Acaba de nacer la Cofradía de la trufa del Moncayo, que se suma de a la ya veterana Cofradía de la Borraja y el crespillo de Aragón, que cumple sus primeros cinco años de vida, con lo que nuestra comunidad ya cuenta con dos de estas agrupaciones que son tan habituales en la zona norte de España, a donde llegaron desde la larga tradición francesa, ya que la más veterana de estas cofradías se remonta al siglo XIII.

De entrada, pueden parecer unas instituciones anquilosadas, con toda esa parafernalia de vestimentas, chapas, capítulos, juramentos, etc., o simplemente una excusa para disfrutar de la buena mesa. Que lo son, pero hay mucho más, por lo que se puede y debe justificar su existencia.

De entrada fomentan el asociacionismo y la reivindicación de determinados productos, algo de lo que solemos ir cortos en esta tierra, más dados a las improvisadas lifaras en bajeras y bodegas, que a la estructuración y aprovechamiento de lo lúdico para aunar formación y difusión.

El caso de la borraja es significativo, ya que ha organizado en este quinquenio charlas y conferencias, siempre con la borraja como centro, analizando, por ejemplo, sus virtudes en la lucha contra el cáncer de estómago, amén de catas comparativas y otras experiencias gastronómicas.

Andamos bastante escasos de iniciativas civiles y sociales de este estilo. Nos van más, y es bueno, las fiestas en torno al vino, la longaniza de Graus o la del jueves lardero.
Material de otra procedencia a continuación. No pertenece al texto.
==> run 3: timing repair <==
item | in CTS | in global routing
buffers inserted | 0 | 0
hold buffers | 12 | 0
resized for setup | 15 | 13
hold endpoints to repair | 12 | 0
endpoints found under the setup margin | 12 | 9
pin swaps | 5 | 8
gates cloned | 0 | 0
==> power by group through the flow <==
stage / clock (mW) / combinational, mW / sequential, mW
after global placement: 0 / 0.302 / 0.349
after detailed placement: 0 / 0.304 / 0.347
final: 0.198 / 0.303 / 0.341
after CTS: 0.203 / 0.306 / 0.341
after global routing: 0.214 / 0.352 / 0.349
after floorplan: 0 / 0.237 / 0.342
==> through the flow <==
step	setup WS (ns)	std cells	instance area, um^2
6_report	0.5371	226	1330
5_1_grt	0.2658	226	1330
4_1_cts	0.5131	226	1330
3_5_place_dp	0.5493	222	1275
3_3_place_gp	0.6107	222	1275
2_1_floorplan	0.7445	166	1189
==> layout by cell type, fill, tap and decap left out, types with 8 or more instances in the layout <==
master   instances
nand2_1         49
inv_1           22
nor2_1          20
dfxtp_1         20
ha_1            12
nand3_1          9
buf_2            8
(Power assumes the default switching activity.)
[src/rtl/adc_rd_pkg.sv]
package adc_rd_pkg;
  typedef enum logic [2:0] {
    ST_IDLE,
    ST_FRAME,
    ST_SLEEP,
    ST_ASLEEP,
    ST_WAKE,
    ST_SETTLE
  } ctl_state_e;

  localparam int LEAD_PERIODS  = 2;  // periods before the first data bit
  localparam int SLEEP_PERIODS = 8;  // four pulses, each high then low
endpackage

[src/rtl/adc_rd_timebase.sv]
module adc_rd_timebase #(
  parameter int DIV = 4,
  parameter int PW  = 5
) (
  input  logic          clk,
  input  logic          rst_n,
  input  logic          clear_i,
  output logic [PW-1:0] pcnt_o,
  output logic          half_hi_o,
  output logic          period_end_o
);
  localparam int HW = (2 * DIV > 2) ? $clog2(2 * DIV) : 1;
  localparam logic [HW-1:0] H_LAST = HW'(2 * DIV - 1);
  localparam logic [HW-1:0] H_MID  = HW'(DIV);

  logic [HW-1:0] hcnt;

  always_ff @(posedge clk) begin
    if (!rst_n || clear_i) begin
      hcnt   <= '0;
      pcnt_o <= '0;
    end else if (hcnt == H_LAST) begin
      hcnt   <= '0;
      pcnt_o <= pcnt_o + 1'b1;
    end else begin
      hcnt <= hcnt + 1'b1;
    end
  end

  assign half_hi_o    = (hcnt >= H_MID);
  assign period_end_o = (hcnt == H_LAST);

  a_r2_hcnt_range: assert property (@(posedge clk) disable iff (!rst_n)
    hcnt <= H_LAST);
endmodule

[src/rtl/adc_rd_capture.sv]
module adc_rd_capture #(
  parameter int DATA_BITS = 14
) (
  input  logic                 clk,
  input  logic                 rst_n,
  input  logic                 sample_i,
  input  logic                 last_i,
  input  logic                 sdo_i,
  input  logic                 out_ready_i,
  output logic                 out_valid_o,
  output logic [DATA_BITS-1:0] out_data_o
);
  logic [DATA_BITS-2:0] shift_q;

  always_ff @(posedge clk) begin
    if (!rst_n) begin
      shift_q     <= '0;
      out_valid_o <= 1'b0;
      out_data_o  <= '0;
    end else begin
      if (sample_i) shift_q <= {shift_q[DATA_BITS-3:0], sdo_i};
      if (sample_i && last_i) begin
        out_data_o  <= {shift_q, sdo_i};
        out_valid_o <= 1'b1;
      end else if (out_valid_o && out_ready_i) begin
        out_valid_o <= 1'b0;
      end
    end
  end

  // a word is never overwritten before it is accepted
  a_r10_no_overwrite: assert property (@(posedge clk) disable iff (!rst_n)
    (sample_i && last_i) |-> !out_valid_o);

  // pending word holds still
  a_r9_hold_pending: assert property (@(posedge clk) disable iff (!rst_n)
    (out_valid_o && !out_ready_i) |=> (out_valid_o && $stable(out_data_o)));
endmodule

[src/rtl/adc_readout_ctrl.sv]
module adc_readout_ctrl
  import adc_rd_pkg::*;
#(
  parameter int DIV           = 4,
  parameter int FRAME_LEN     = 18,
  parameter int DATA_BITS     = 14,
  parameter int SETTLE_CYCLES = 200000
) (
  input  logic                 clk,
  input  logic                 rst_n,
  input  logic                 start_i,
  input  logic                 stop_i,
  input  logic                 sleep_i,
  input  logic                 adc_sdo_i,
  output logic                 adc_sck_o,
  output logic                 adc_conv_o,
  output logic                 out_valid_o,
  input  logic                 out_ready_i,
  output logic [DATA_BITS-1:0] out_data_o,
  output logic                 asleep_o,
  output logic                 settling_o
);
  localparam int PW = $clog2(FRAME_LEN);
  localparam int SW = $clog2(SETTLE_CYCLES + 1);
  localparam logic [PW-1:0] P_FRAME_LAST = PW'(FRAME_LEN - 1);
  localparam logic [PW-1:0] P_SLEEP_LAST = PW'(SLEEP_PERIODS - 1);
  localparam logic [PW-1:0] P_BIT_FIRST  = PW'(LEAD_PERIODS);
  localparam logic [PW-1:0] P_BIT_LAST   = PW'(LEAD_PERIODS + DATA_BITS - 1);
  localparam logic [SW-1:0] S_LAST       = SW'(SETTLE_CYCLES - 1);

  ctl_state_e    state, state_n;
  logic          running, running_n;
  logic          tb_clr, period_end, half_hi, stall;
  logic [PW-1:0] pcnt;
  logic [SW-1:0] settle_cnt;
  logic          smp_en, smp_last;
  logic          conv_d, sck_d;

  adc_rd_timebase #(.DIV(DIV), .PW(PW)) tb_i (
    .clk          (clk),
    .rst_n        (rst_n),
    .clear_i      (tb_clr),
    .pcnt_o       (pcnt),
    .half_hi_o    (half_hi),
    .period_end_o (period_end)
  );

  assign stall     = out_valid_o && !out_ready_i;
  assign running_n = stop_i ? 1'b0 : (start_i ? 1'b1 : running);

  always_comb begin
    state_n = state;
    tb_clr  = 1'b0;
    unique case (state)
      ST_IDLE: begin
        if (running_n && !stall) begin
          state_n = ST_FRAME;
          tb_clr  = 1'b1;
        end else if (sleep_i && !running_n) begin
          state_n = ST_SLEEP;
          tb_clr  = 1'b1;
        end
      end
      ST_FRAME: begin
        if (period_end && pcnt == P_FRAME_LAST) begin
          tb_clr = 1'b1;
          if (!running_n || stall) state_n = ST_IDLE;
        end
      end
      ST_SLEEP: begin
        if (period_end && pcnt == P_SLEEP_LAST) state_n = ST_ASLEEP;
      end
      ST_ASLEEP: begin
        if (running_n) begin
          state_n = ST_WAKE;
          tb_clr  = 1'b1;
        end
      end
      ST_WAKE: begin
        if (period_end) state_n = ST_SETTLE;
      end
      ST_SETTLE: begin
        if (settle_cnt == S_LAST) state_n = ST_IDLE;
      end
      default: state_n = ST_IDLE;
    endcase
  end

  always_comb begin
    conv_d = (state == ST_FRAME && pcnt == '0) ||
             (state == ST_SLEEP && !pcnt[0]);
    sck_d  = (state == ST_FRAME || state == ST_WAKE) && half_hi;
  end

  always_ff @(posedge clk) begin
    if (!rst_n) begin
      state      <= ST_IDLE;
      running    <= 1'b0;
      settle_cnt <= '0;
      adc_conv_o <= 1'b0;
      adc_sck_o  <= 1'b0;
    end else begin
      state      <= state_n;
      running    <= running_n;
      settle_cnt <= (state == ST_SETTLE) ? settle_cnt + 1'b1 : '0;
      adc_conv_o <= conv_d;
      adc_sck_o  <= sck_d;
    end
  end

  assign smp_en   = (state == ST_FRAME) && period_end &&
                    (pcnt >= P_BIT_FIRST) && (pcnt <= P_BIT_LAST);
  assign smp_last = (pcnt == P_BIT_LAST);

  adc_rd_capture #(.DATA_BITS(DATA_BITS)) cap_i (
    .clk         (clk),
    .rst_n       (rst_n),
    .sample_i    (smp_en),
    .last_i      (smp_last),
    .sdo_i       (adc_sdo_i),
    .out_ready_i (out_ready_i),
    .out_valid_o (out_valid_o),
    .out_data_o  (out_data_o)
  );

  assign asleep_o   = (state == ST_ASLEEP);
  assign settling_o = (state == ST_WAKE) || (state == ST_SETTLE);

  // a strobe never rises while the serial clock is high
  a_r2_conv_rise_sck_low: assert property (@(posedge clk) disable iff (!rst_n)
    $rose(adc_conv_o) |-> !adc_sck_o);

  // no serial-clock activity during the sleep sequence
  a_r6_sck_idle_in_sleep: assert property (@(posedge clk) disable iff (!rst_n)
    (state == ST_SLEEP || state == ST_ASLEEP) |-> !adc_sck_o);

  // leaving sleep always goes through the wake clock
  a_r8_wake_path: assert property (@(posedge clk) disable iff (!rst_n)
    ($past(state) == ST_ASLEEP) |-> (state == ST_ASLEEP || state == ST_WAKE));

  // no frame starts while a word waits
  a_r10_no_frame_when_stalled: assert property (@(posedge clk) disable iff (!rst_n)
    (state != ST_FRAME && state_n == ST_FRAME) |-> !stall);
endmodule

[config.mk]
export PLATFORM = sky130hd
export DESIGN_NAME = adc_readout_ctrl
export DESIGN_NICKNAME = d
export VERILOG_FILES = /design/src/rtl/adc_rd_pkg.sv /design/src/rtl/adc_rd_timebase.sv /design/src/rtl/adc_rd_capture.sv /design/src/rtl/adc_readout_ctrl.sv
export SDC_FILE = /design/constraint.sdc
export NUM_CORES = 1
export LEC_CHECK = 0
export ABC_AREA = 1
export BUFFER_PORTS_ARGS = -buffer_cell sky130_fd_sc_hd__buf_2
export CAP_MARGIN = 0
export CORE_ASPECT_RATIO = 1.75
export CORE_MARGIN = 1
export CORE_UTILIZATION = 45
export CTS_CLUSTER_DIAMETER = 50
export DETAILED_ROUTE_END_ITERATION = 6
export PLACE_DENSITY_LB_ADDON = 0.1
export SYNTH_ARGS = -nofsm -noshare
export SYNTH_HDL_FRONTEND = slang
export SYNTH_HIERARCHICAL = 1
export SYNTH_SLANG_ARGS = --single-unit
[constraint.sdc]
create_clock -name clk -period 3.9 [get_ports clk]
set_input_delay 0.585 -clock clk [delete_from_list [all_inputs] [get_ports clk]]
set_output_delay 0.585 -clock clk [all_outputs]
set_load 0.01 [all_outputs]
Pero sería importante ir aglutinando más colectivos en esta línea, especialmente ahora que parecen consolidarse los cursos de cocina, las catas y degustaciones, o las excursiones diseñadas y organizadas en torno a los productos aragoneses y su gastronomía, desplazándose hasta el origen para conocer a los propio productores.

Pues si desconocemos lo nuestro, difícilmente lo respetaremos y amaremos. ¿Cuántos zaragozanos aprovechan los fines de semana para coger el coche y descubrir productos, tiendas, bodegas…? Y así nos va.